- [Assignment] Every line in the records below that holds the word "what" is to be copied.

- [Input material]

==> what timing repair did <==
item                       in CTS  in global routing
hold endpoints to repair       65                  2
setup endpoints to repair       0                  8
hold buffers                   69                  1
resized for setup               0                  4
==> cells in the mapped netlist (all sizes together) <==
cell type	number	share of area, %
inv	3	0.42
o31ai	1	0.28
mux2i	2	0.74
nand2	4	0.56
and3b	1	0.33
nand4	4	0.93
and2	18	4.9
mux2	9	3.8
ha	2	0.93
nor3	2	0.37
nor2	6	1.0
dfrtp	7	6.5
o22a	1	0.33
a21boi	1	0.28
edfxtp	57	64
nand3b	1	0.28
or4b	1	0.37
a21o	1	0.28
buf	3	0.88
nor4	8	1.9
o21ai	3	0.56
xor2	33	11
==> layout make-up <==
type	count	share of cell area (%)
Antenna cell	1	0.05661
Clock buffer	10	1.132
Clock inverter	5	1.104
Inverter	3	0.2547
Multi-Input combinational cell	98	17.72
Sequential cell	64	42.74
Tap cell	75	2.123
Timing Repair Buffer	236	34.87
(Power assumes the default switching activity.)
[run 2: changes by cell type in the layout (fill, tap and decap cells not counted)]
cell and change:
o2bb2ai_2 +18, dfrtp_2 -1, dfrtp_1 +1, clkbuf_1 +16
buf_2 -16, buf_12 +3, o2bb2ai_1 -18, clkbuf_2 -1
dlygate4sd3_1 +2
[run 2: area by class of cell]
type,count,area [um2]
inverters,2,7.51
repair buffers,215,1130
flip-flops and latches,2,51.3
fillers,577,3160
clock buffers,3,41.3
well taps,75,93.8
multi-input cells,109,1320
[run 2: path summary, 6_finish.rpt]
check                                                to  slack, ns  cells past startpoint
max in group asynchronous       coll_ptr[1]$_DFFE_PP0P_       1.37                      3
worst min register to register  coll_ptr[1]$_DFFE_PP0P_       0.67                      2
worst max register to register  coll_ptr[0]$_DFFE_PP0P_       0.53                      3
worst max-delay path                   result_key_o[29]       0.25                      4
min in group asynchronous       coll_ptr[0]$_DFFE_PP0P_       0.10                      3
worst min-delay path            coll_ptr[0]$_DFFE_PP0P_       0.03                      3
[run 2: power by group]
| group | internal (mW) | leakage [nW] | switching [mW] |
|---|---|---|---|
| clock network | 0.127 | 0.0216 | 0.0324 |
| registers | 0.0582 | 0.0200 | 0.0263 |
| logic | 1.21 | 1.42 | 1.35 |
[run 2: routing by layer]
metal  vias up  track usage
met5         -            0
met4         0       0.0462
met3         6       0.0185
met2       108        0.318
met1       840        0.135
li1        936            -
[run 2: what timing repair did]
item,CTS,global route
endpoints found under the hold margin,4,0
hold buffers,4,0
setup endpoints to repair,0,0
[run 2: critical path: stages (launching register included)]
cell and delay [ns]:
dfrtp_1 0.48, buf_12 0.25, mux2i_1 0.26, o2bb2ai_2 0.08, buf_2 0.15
<file path="src/hw/hash_search_pkg.sv">
package hash_search_pkg;

  localparam int KEY_WIDTH        = 32;
  localparam int VALUE_WIDTH      = 16;
  localparam int TABLE_ADDR_WIDTH = 8;

  // last flag + key + value + next pointer
  localparam int ENTRY_WIDTH = 1 + KEY_WIDTH + VALUE_WIDTH + TABLE_ADDR_WIDTH;

  typedef logic [KEY_WIDTH-1:0]        key_t;
  typedef logic [VALUE_WIDTH-1:0]      value_t;
  typedef logic [TABLE_ADDR_WIDTH-1:0] table_addr_t;
  typedef logic [ENTRY_WIDTH-1:0]      entry_t;

  // entry layout, msb first: last, key, value, next
  localparam int NEXT_LSB  = 0;
  localparam int VALUE_LSB = NEXT_LSB + TABLE_ADDR_WIDTH;
  localparam int KEY_LSB   = VALUE_LSB + VALUE_WIDTH;
  localparam int LAST_POS  = KEY_LSB + KEY_WIDTH;

  // reads per task before the walk gives up
  localparam int MAX_CHAIN = 16;

  typedef enum logic [1:0] {
    ST_IDLE,
    ST_ISSUE,
    ST_WAIT,
    ST_DONE
  } engine_state_t;

endpackage

</file>
<file path="src/hw/task_dispatcher.sv">
`timescale 1ns/1ns

module task_dispatcher #(
  parameter int ENGINES_CNT = 3
) (
  input                                clk_i,
  input                                rst_i,

  input  hash_search_pkg::key_t        task_key_i,
  input  hash_search_pkg::table_addr_t task_head_i,
  input                                task_valid_i,
  output logic                         task_ready_o,

  output hash_search_pkg::key_t        eng_task_key_o,
  output hash_search_pkg::table_addr_t eng_task_head_o,
  output logic [ENGINES_CNT-1:0]       eng_task_valid_o,
  input        [ENGINES_CNT-1:0]       eng_ready_i,

  output logic                         busy_o
);

  logic [ENGINES_CNT-1:0] send_ptr;

  // one-hot pointer, moves on to the next engine after every accepted task
  always_ff @(posedge clk_i or posedge rst_i)
  begin
    if (rst_i)
      send_ptr <= ENGINES_CNT'(1);
    else if (task_valid_i && task_ready_o)
      send_ptr <= {send_ptr[ENGINES_CNT-2:0], send_ptr[ENGINES_CNT-1]};
  end

  // key and head are shared, only valid is steered
  assign eng_task_key_o   = task_key_i;
  assign eng_task_head_o  = task_head_i;
  assign eng_task_valid_o = send_ptr & {ENGINES_CNT{task_valid_i}};

  assign task_ready_o = |(send_ptr & eng_ready_i);

  // any engine not ready is holding a task
  assign busy_o = ~&eng_ready_i;

  // the engine that took a task is still holding it one cycle later
  a_accept_sets_busy: assert property (
    @(posedge clk_i) disable iff (rst_i)
    task_valid_i && task_ready_o |=> busy_o
  );

endmodule

</file>
<file path="config.mk">
export PLATFORM = sky130hd
export DESIGN_NAME = task_dispatcher
export DESIGN_NICKNAME = d
export VERILOG_FILES = /design/src/hw/hash_search_pkg.sv /design/src/hw/task_dispatcher.sv
export SDC_FILE = /design/constraint.sdc
export NUM_CORES = 1
export LEC_CHECK = 0
export BUFFER_PORTS_ARGS = -buffer_cell sky130_fd_sc_hd__buf_4
export CELL_PAD_IN_SITES_DETAIL_PLACEMENT = 1
export CELL_PAD_IN_SITES_GLOBAL_PLACEMENT = 1
export CORE_MARGIN = 2
export CORE_UTILIZATION = 17
export CTS_BUF_LIST = sky130_fd_sc_hd__clkbuf_8
export DETAILED_ROUTE_END_ITERATION = 8
export GPL_ROUTABILITY_DRIVEN = 0
export GPL_TIMING_DRIVEN = 0
export PLACE_DENSITY_LB_ADDON = 0.1
export REMOVE_ABC_BUFFERS = 1
export SYNTH_ARGS = -nofsm -noshare
export SYNTH_HDL_FRONTEND = slang
export SYNTH_SLANG_ARGS = --single-unit
</file>
<file path="constraint.sdc">
create_clock -name clk_i -period 2 [get_ports clk_i]
set_input_delay 0 -clock clk_i [delete_from_list [all_inputs] [get_ports clk_i]]
set_output_delay 0 -clock clk_i [all_outputs]
set_load 0.01 [all_outputs]
</file>
==> results of run 1 <==
final timing paths:
path | startpoint | end | slack (ns) | depth (start not counted)
worst max-delay path | send_ptr[0] | eng_task_valid_o[0] | 0.92 | 2
worst min-delay path | task_key_i[21] | eng_task_key_o[21] | 0.0002 | 0
worst max register to register | send_ptr[0] | send_ptr[2] | 1.05 | 3
worst min register to register | send_ptr[0] | send_ptr[0] | 0.56 | 2
max in group asynchronous | rst_i | send_ptr[0] | 1.57 | 3
min in group asynchronous | rst_i | send_ptr[1] | 0.22 | 3
final cells by class:
cell class / instances / area (sq um)
Inverter: 2 / 7.51
Clock buffer: 3 / 41.3
Multi-Input combinational cell: 23 / 149
Timing Repair Buffer: 11 / 85.1
Sequential cell: 3 / 76.3
Tap cell: 44 / 55.1
Fill cell: 368 / 2610
Clock inverter: 1 / 3.75
through the flow:
step | power [mW] | worst slack, ns | instances
2_1_floorplan | 0.0682 | 1.11 | 28
3_3_place_gp | 0.0832 | 1.03 | 82
3_5_place_dp | 0.0826 | 1.04 | 82
4_1_cts | 0.266 | 0.902 | 87
5_1_grt | 0.275 | 0.844 | 87
6_report | 0.259 | 0.917 | 87
where the power goes:
| part | internal [mW] | total (mW) | switching (mW) |
|---|---|---|---|
| Sequential | 0.0612 | 0.0612 | 0 |
| Combinational | 0.0118 | 0.0218 | 0.0100 |
| Clock | 0.131 | 0.176 | 0.0447 |
worst max-delay path: stages, from the launching register on:
cell and delay (ns):
dfstp_2 0.57, and2_2 0.18, buf_4 0.12
synthesized netlist by cell type:
cell type | n | area, sq um
inv_1 | 1 | 3.75
nand2_2 | 3 | 18.8
dfrtp_1 | 2 | 50.1
buf_4 | 40 | 300
nand2_1 | 3 | 11.3
nand3_2 | 2 | 20.0
a21o_1 | 3 | 22.5
nand3b_1 | 3 | 22.5
nand3_1 | 3 | 15.0
and2_2 | 2 | 15.0
o21ai_0 | 3 | 15.0
inv_2 | 1 | 3.75
and2_4 | 1 | 8.76
dfstp_2 | 1 | 26.3
metal layers:
| metal | vias to the layer above | GRT usage [%] |
|---|---|---|
| met5 | - | 3.17 |
| met4 | 0 | 6.03 |
| met3 | 2 | 22.3 |
| met2 | 63 | 14.3 |
| met1 | 148 | 16.4 |
| li1 | 127 | - |
cells in the final DEF, fill, tap and decap left out, drive strengths merged, types with 2 or more instances in the layout:
cell type and count:
o21ai 3, a21o 3, and2 3, dfrtp 2
inv 3, nand3b 3, buf 10, nand3 5
nand2 6, clkbuf 3
cell families (layout without fill, tap and decap cells):
kind of cell	Yosys count	after routing
DFF	3	3
buffers and inverters	42	17
and+or+nand+nor	17	17
AOI/OAI and AO/OA	6	6
==> metrics.md, run 1 <==
| Metric | Value |
|---|---|
| Achievable frequency | 0.923 GHz |
| IO buf count | 10 |
| Worst setup path category | reg2out |
| Initial core utilization | 17.6% |
| Maxcap violations | 0 |
| Metal3 WL | 844 microns |
| Fin. max-slew vios | 0 |
| Grt ovf | 0 |
| Clock latency on the worst-skew pair | 0.22 ns |
| Leakage | 0.213 nW |
| Post-synthesis simple-gate area fraction | about a fifth |
| Largest net degree at the start of global routing | 7 |
| Final antenna-violating net count | 0 |
| Clock Tree Root | clkbuf_8 |
| HP Class | in2out |
| CTS tree | done |
| Num CTS Buffers | 3 |
| Core Box Area | approximately 0.003 sq mm |
| Chip Height | 60.0 microns |
| Metal-1 WL | approximately 910 microns |
| Mapped cell area | 533 sq um |
| Critical Path End Type | output pin |
| #FFs+latches synth | 3 |
| Via/cell ratio | slightly below 4 |
| Number of flip-flops in the largest register | 3 |
| # hold bufs at CTS | 1 |
| Clock sinks | 3 |
| Global-route wire length before repair | 3350 microns |
| Largest register by flop count | send_ptr |
| Worst-path clk slew | 0.03 ns |
| Total GRT Usage | 15.2% |
| Yosys warnings | 0 |
| Layout cells sized above 1 | 53.5% |
| Compound-gate portion of the synthesized area | 7.04% |
| Vias | 340 |
| Post-Route WL | around 2600 microns |
| Final net count | 90 |
| 1st-pass router iterations | 4 |
| Initial DRC Count | 11 |
| Final TNS setup | 0 ns |
| Hold Slack | 0.000178 ns |
| Post-synthesis adder-cell area fraction | 0% |
| HPWL Detailed | 2280 microns |
| Die width | between 50 and 60 microns |
| Worst setup SP type | flip-flop |
| Worst-margin pin slew | 0.218 ns |
| Gate Count Post-Synth | 68 |
| Mux contribution to synthesized area | 0% |
| Max VDD drop | 0.117 mV |
| # H-tree levels | 1 |
| Final hold vios | 0 |
| PD cells | 619 mW/mm^2 |
| Arrival @ worst endpoint | 1.08 ns |
| Fin util | between 10% and 20% |
| DRC viols | 0 |
| Xor and xnor area share after synthesis | 0% |
| Vias in the first global route | around 390 |
| Synth unique cells | 14 |
| # setup viols final | 0 |
| RSZ-0062 raised after global routing | no |
| Routed wl met2 | 850 microns |
| Die ar. | about 0.0036 sq mm |
| Final clock skew | 0.000923 ns |
| Largest registers | send_ptr: 3 flops |
| Avg Cell Area, Syn | ~7.8 sq um |
| Site row count | 20 |
| Initial antenna violation count | 0 |
| Uppermost layer routed | met4 |
| Critical Path Fanout Max | 6 |
| Postcts setup bufs | 0 |
| Wire per inst | 30.1 microns |
| CTS max path bufs | 2 |
| Worst rel slew slack | 85.3% |
| Layout area overhead | -21.6% |
| N_diodes | 0 |
| Tcrit/Tclk final | between 50% and 60% |
| Largest family of logic cells by synthesized area | buffers and inverters |
| PostCTS Resize Cnt | 0 |
| Final instance area | 418 sq um |
| Number of top-level pins | 91 |
| Seq/Total Area, Yosys | 14.3% |
| Cell Area, Placed | 363 sq um |
| Status | completed |
| Period minus WS final | 1.08 ns |
| Critical Path RT | 2.00 ns |
(Power assumes the default switching activity.)
==> run 2, diff against run 1 <==
--- a/config.mk
+++ b/config.mk
@@ -9,7 +9,7 @@
 export CELL_PAD_IN_SITES_DETAIL_PLACEMENT = 1
 export CELL_PAD_IN_SITES_GLOBAL_PLACEMENT = 1
 export CORE_MARGIN = 2
-export CORE_UTILIZATION = 17
+export CORE_UTILIZATION = 16
 export CTS_BUF_LIST = sky130_fd_sc_hd__clkbuf_8
 export DETAILED_ROUTE_END_ITERATION = 8
 export GPL_ROUTABILITY_DRIVEN = 0
==> constraint.sdc (replaced) <==
create_clock -name clk_i -period 1.11 [get_ports clk_i]
set_input_delay 0 -clock clk_i [delete_from_list [all_inputs] [get_ports clk_i]]
set_output_delay 0 -clock clk_i [all_outputs]
set_load 0.01 [all_outputs]
==> run 2 against run 1 <==
  * Register-to-register slack lost 0.92 ns
  * Sequential power grew 80%
  * Power increased by 77%
  * Core utilization shrank 0.092 points
  * Critical path type unchanged
  * Global-route usage decreased by 1.2 points
  * Via count up 2.9%
  * Clock power up 75%
  * Sequential share of layout area is 0.32 points lower
  * Highest routed layer unchanged
  * Critical path depth unchanged
==> metrics.md, run 2 (same netlist as run 1, synthesis figures left out) <==
| Metric | Value |
|---|---|
| Vias | 350 (was 340) |
| Fin util | 13.7% (was 13.8%) |
| Initial core utilization | 17.2% (was 17.6%) |
| Clock sinks | 3 (unchanged) |
| Overall power | 458 uW (was 259 uW) |
| Final instance area | 425 sq um (was 418 sq um) |
| CTS tree | done (unchanged) |
| Share of total power in combinational logic | 8.6% (was 8.4%) |
| Post-Route WL | 2700 microns (was 2620 microns) |
| Worst rel slew slack | 86.7% (was 85.3%) |
| N_diodes | 0 (unchanged) |
| Sequential Power Share | 24.1% (was 23.6%) |
| Chip Height | 61.7 microns (was 60.0 microns) |
| Critical Path RT | 1.11 ns (was 2.00 ns) |
| Commonest non-fill, non-tap cell in the layout | buf_4 (unchanged) |
| Arrival @ worst endpoint | 1.05 ns (was 1.08 ns) |
| CP Cell Sequence | and2_2 > buf_4 (unchanged) |
| Final clock skew | 0.00322 ns (was 0.000923 ns) |
| Largest registers | send_ptr: 3 flops (unchanged) |
| Final antenna-violating net count | 0 (unchanged) |
| Number of top-level pins | 91 (unchanged) |
| DRC viols | 0 (unchanged) |
| Tcrit/Tclk final | 94.4% |
| Worst setup SP type | flip-flop (unchanged) |
| Worst setup path category | reg2out (unchanged) |
| Switch Pwr | 91.3 uW (was 54.7 uW) |
| Largest net degree at the start of global routing | 7 (unchanged) |
| Delay-heaviest family, CP | flip-flops (unchanged) |
| Initial DRC Count | 18 (was 11) |
| Clock Tree Root | clkbuf_8 (unchanged) |
| Final hold vios | 0 (unchanged) |
| Layout cells sized above 1 | 54.5% (was 53.5%) |
| Critical Path Fanout Max | 3 (was 6) |
| Total GRT Usage | 14.0% (was 15.2%) |
| Core Box Area | 0.00310 sq mm (was 0.00303 sq mm) |
| Achievable frequency | 0.954 GHz |
| Worst-margin pin slew | 0.198 ns (was 0.218 ns) |
| CTS max path bufs | 2 (unchanged) |
| Fin. max-slew vios | 0 (unchanged) |
| Clock latency on the worst-skew pair | 0.22 ns (about the same) |
| Layout area overhead | -20.2% (was -21.6%) |
| Largest register by flop count | send_ptr (unchanged) |
| Wire per inst | 30.6 microns (was 30.1 microns) |
| Status | completed (unchanged) |
| IO buf count | 10 (unchanged) |
| Num CTS Buffers | 3 (unchanged) |
| PD cells | 1080 mW/mm^2 (was 619 mW/mm^2) |
| Cell Area, Placed | 363 sq um (unchanged) |
| RSZ-0062 raised after global routing | no (unchanged) |
| Slowest stage cell, crit path | dfstp_2 (unchanged) |
| Switching part of the total | 19.9% (was 21.1%) |
| Die ar. | 0.00381 sq mm (was 0.00360 sq mm) |
| 1st-pass router iterations | 4 (unchanged) |
| CP max stage delay | 0.54 ns (was 0.57 ns) |
| Max VDD drop | 0.227 mV (was 0.117 mV) |
| Final net count | 91 (was 90) |
| Maxcap violations | 0 (unchanged) |
| Number of flip-flops in the largest register | 3 (unchanged) |
| HPWL Detailed | 2330 microns (was 2280 microns) |
| Initial antenna violation count | 0 (unchanged) |
| HP Class | in2out (unchanged) |
| Worst-path clk slew | 0.03 ns (about the same) |
| Leakage | 0.219 nW (was 0.213 nW) |
| Critical Path End Type | output pin (unchanged) |
| CP Buf/Inv Count | 1 (unchanged) |
| Site row count | 20 (unchanged) |
| Die width | 61.7 microns (was 60.0 microns) |
| Via/cell ratio | 3.98 (was 3.91) |
| Clk network pwr share | 67.3% (was 67.9%) |
| Grt ovf | 0 (unchanged) |
| Internal Power | 367 uW (was 204 uW) |
| Global-route wire length before repair | 3210 microns (was 3350 microns) |
| # H-tree levels | 1 (unchanged) |
| Period minus WS final | 1.05 ns |
| # setup viols final | 0 (unchanged) |
| Final TNS setup | 0 ns (unchanged) |
| Vias in the first global route | 365 (was 385) |
==> run 2: changes by cell type in the layout (fill, tap and decap cells not counted), sizes merged <==
cell	delta
buf	+1
==> run 2: power by group through the flow <==
| stage | combinational [mW] | clock (mW) | sequential, mW |
|---|---|---|---|
| floorplan | 0.0115 | 0 | 0.111 |
| global placement | 0.0380 | 0 | 0.111 |
| detailed placement | 0.0368 | 0 | 0.111 |
| CTS | 0.0399 | 0.324 | 0.110 |
| global route | 0.0430 | 0.346 | 0.110 |
| finish | 0.0396 | 0.308 | 0.110 |
==> run 2: timing repair <==
item / in CTS / in global routing
buffers inserted: 1 / 0
resized for setup: 0 / 0
hold buffers: 1 / 0
endpoints found under the hold margin: 3 / 0
endpoints found under the setup margin: 1 / 0
==> run 2: per-layer routing <==
layer | wire [microns] | GRT usage [%] | vias to the layer above
li1 | - | - | 130
met1 | 827 | 12.8 | 159
met2 | 881 | 15.0 | 55
met3 | 962 | 24.8 | 6
met4 | 25 | 0.912 | 0
met5 | 0 | 2.86 | -
==> run 2: cell type report <==
type / count / area [sq um]
Fill cell: 383 / 2680
Clock inverter: 1 / 3.75
Timing Repair Buffer: 12 / 92.6
Sequential cell: 3 / 76.3
Clock buffer: 3 / 41.3
Multi-Input combinational cell: 23 / 149
Tap cell: 44 / 55.1
Inverter: 2 / 7.51
==> run 2: path summary, 6_finish.rpt <==
path                                from                   to  slack, ns  depth (start not counted)
max                          send_ptr[0]  eng_task_valid_o[0]       0.06                          2
min                        task_key_i[2]    eng_task_key_o[2]     0.0001                          0
max reg2reg                  send_ptr[0]          send_ptr[2]       0.13                          4
min reg2reg                  send_ptr[2]          send_ptr[2]       0.65                          2
max in group asynchronous          rst_i          send_ptr[0]       0.69                          3
min in group asynchronous          rst_i          send_ptr[2]       0.22                          3
==> run 2: metrics by stage <==
step | instances | hold slack, ns | setup slack, ns
2_1_floorplan | 28 | -0.247 | 0.224
3_3_place_gp | 82 | -0.119 | 0.120
3_5_place_dp | 82 | -0.122 | 0.163
4_1_cts | 88 | 0.000189 | 0.0430
5_1_grt | 88 | 0.0000781 | 0.0140
6_report | 88 | 0.000123 | 0.0622
==> run 3, diff against run 2 <==
--- a/config.mk
+++ b/config.mk
@@ -5,6 +5,7 @@
 export SDC_FILE = /design/constraint.sdc
 export NUM_CORES = 1
 export LEC_CHECK = 0
+export ABC_CLOCK_PERIOD_IN_PS = 1110
 export BUFFER_PORTS_ARGS = -buffer_cell sky130_fd_sc_hd__buf_4
 export CELL_PAD_IN_SITES_DETAIL_PLACEMENT = 1
 export CELL_PAD_IN_SITES_GLOBAL_PLACEMENT = 1
@@ -14,6 +15,7 @@
 export DETAILED_ROUTE_END_ITERATION = 8
 export GPL_ROUTABILITY_DRIVEN = 0
 export GPL_TIMING_DRIVEN = 0
+export MAX_ROUTING_LAYER = met4
 export PLACE_DENSITY_LB_ADDON = 0.1
 export REMOVE_ABC_BUFFERS = 1
 export SYNTH_ARGS = -nofsm -noshare
==> run 3 against run 2 <==
  * Wire length fell by 0.59%
  * Clock skew barely moved
  * Non-clock buffer count did not move
  * Cell area did not move
  * Clock power barely moved
  * Global-route usage rose by 0.52 points
  * Via count fell by 5.1%
  * Cell count did not move
  * Setup slack barely moved
  * Critical path type unchanged
  * Largest cell class unchanged
==> metrics.md, run 3 (same netlist as run 1, synthesis figures left out) <==
| Metric | Value |
|---|---|
| CP Buf/Inv Count | 1 (unchanged) |
| HPWL Detailed | 2330 microns (unchanged) |
| Status | completed (unchanged) |
| Chip Height | 61.7 microns (unchanged) |
| Final TNS setup | 0 ns (unchanged) |
| WHS Path Cells | 0 (unchanged) |
| Initial core utilization | 17.2% (unchanged) |
| Initial antenna violation count | 0 (unchanged) |
| Wire per inst | 30.5 microns (was 30.6 microns) |
| R2R Setup Slk | 0.13 ns (about the same) |
| Hold Path Sink | eng_task_key_o[25] (was eng_task_key_o[2]) |
| Worst-margin pin slew | 0.198 ns (unchanged) |
| Clock Tree Root | clkbuf_8 (unchanged) |
| Final antenna-violating net count | 0 (unchanged) |
| Maxcap violations | 0 (unchanged) |
| Layout area overhead | -20.2% (unchanged) |
| Total GRT Usage | 14.5% (was 14.0%) |
| Worst-path clk slew | 0.03 ns (about the same) |
| Layout cells sized above 1 | 54.5% (unchanged) |
| N_diodes | 0 (unchanged) |
| Met3 Usage GRT | 24.2% (was 24.8%) |
| Reg2Reg Launch Point | send_ptr[0] (unchanged) |
| Met1 global-route usage | 13.4% (was 12.8%) |
| Post-Route WL | 2680 microns (was 2700 microns) |
| # setup viols final | 0 (unchanged) |
| RSZ-0062 raised after global routing | no (unchanged) |
| Largest net degree at the start of global routing | 7 (unchanged) |
| R2R depth | 4 (unchanged) |
| Tcrit/Tclk final | 94.4% (about the same) |
| Initial DRC Count | 13 (was 18) |
| Final hold vios | 0 (unchanged) |
| Most Used Layer, Global Route | met3 (unchanged) |
| 1st-pass router iterations | 3 (was 4) |
| Grt ovf | 0 (unchanged) |
| Critical Path Fanout Max | 3 (unchanged) |
| Met2 Usage GRT | 15.3% (was 15.0%) |
| CTS tree | done (unchanged) |
| Place WS | 0.163 ns (unchanged) |
| Die width | 61.7 microns (unchanged) |
| Min-delay src | task_key_i[25] (was task_key_i[2]) |
| HP Class | in2out (unchanged) |
| PostCTS Resize Cnt | 0 (unchanged) |
| IO buf count | 10 (unchanged) |
| Clock sinks | 3 (unchanged) |
| Fin. max-slew vios | 0 (unchanged) |
| Final clock skew | 0.00299 ns (was 0.00322 ns) |
| Final net count | 91 (unchanged) |
| Number of flip-flops in the largest register | 3 (unchanged) |
| Worst rel slew slack | 86.7% (unchanged) |
| Slowest stage cell, crit path | dfstp_2 (unchanged) |
| Period minus WS final | 1.05 ns (about the same) |
| Leakage | 0.219 nW (unchanged) |
| R2R Path End | send_ptr[2] (unchanged) |
| Worst setup SP type | flip-flop (unchanged) |
| PD cells | 1080 mW/mm^2 (about the same) |
| Worst setup path category | reg2out (unchanged) |
| # H-tree levels | 1 (unchanged) |
| Largest register by flop count | send_ptr (unchanged) |
| Arrival @ worst endpoint | 1.05 ns (about the same) |
| Max VDD drop | 0.227 mV (about the same) |
| Via/cell ratio | 3.77 (was 3.98) |
| Critical Path RT | 1.11 ns (about the same) |
| Setup ws final | 0.0623 ns (was 0.0622 ns) |
| Site row count | 20 (unchanged) |
| CTS max path bufs | 2 (unchanged) |
| Largest registers | send_ptr: 3 flops (unchanged) |
| Commonest non-fill, non-tap cell in the layout | buf_4 (unchanged) |
| Die ar. | 0.00381 sq mm (unchanged) |
| Critical Path End Type | output pin (unchanged) |
| Num CTS Buffers | 3 (unchanged) |
| Clock latency on the worst-skew pair | 0.22 ns (about the same) |
| Achievable frequency | 0.954 GHz (about the same) |
| Global-route wire length before repair | 3240 microns (was 3210 microns) |
| Number of top-level pins | 91 (unchanged) |
| Vias in the first global route | 357 (was 365) |
| Core Box Area | 0.00310 sq mm (unchanged) |
| CP max stage delay | 0.54 ns (about the same) |
| Delay-heaviest family, CP | flip-flops (unchanged) |
| Vias | 332 (was 350) |
| CP Cell Sequence | and2_2 > buf_4 (unchanged) |
| DRC viols | 0 (unchanged) |
run 3: final cells by class:
type                    instances  area, sq um
repair buffers                 12         92.6
inverters                       2         7.51
flip-flops and latches          3         76.3
clock inverters                 1         3.75
clock buffers                   3         41.3
fillers                       383         2680
well taps                      44         55.1
multi-input cells              23          149
run 3: where the power goes:
part           total [mW]  switching [mW]  internal [mW]
Combinational      0.0396          0.0184         0.0212
Clock               0.308          0.0729          0.235
Sequential          0.110               0          0.110
run 3: repair_timing:
action / 4_1_cts / 5_1_grt
endpoints found under the setup margin: 1 / 0
endpoints found under the hold margin: 3 / 0
hold buffers: 1 / 0
setup buffers: 1 / 0
run 3: per-stage QoR:
stage | instances | power, mW | cell area, sq um | hold slack [ns] | util [%]
after floorplan | 28 | 0.123 | 233 | -0.247 | -
after detailed placement | 82 | 0.148 | 363 | -0.122 | 11.7
after CTS | 88 | 0.474 | 425 | 0.000189 | 13.7
after global placement | 82 | 0.149 | 363 | -0.119 | 11.7
after global routing | 88 | 0.499 | 425 | 0.0000781 | 13.7
final | 88 | 0.458 | 425 | 0.000130 | 13.7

- [Exercise output]
==> what timing repair did <==
[run 2: what timing repair did]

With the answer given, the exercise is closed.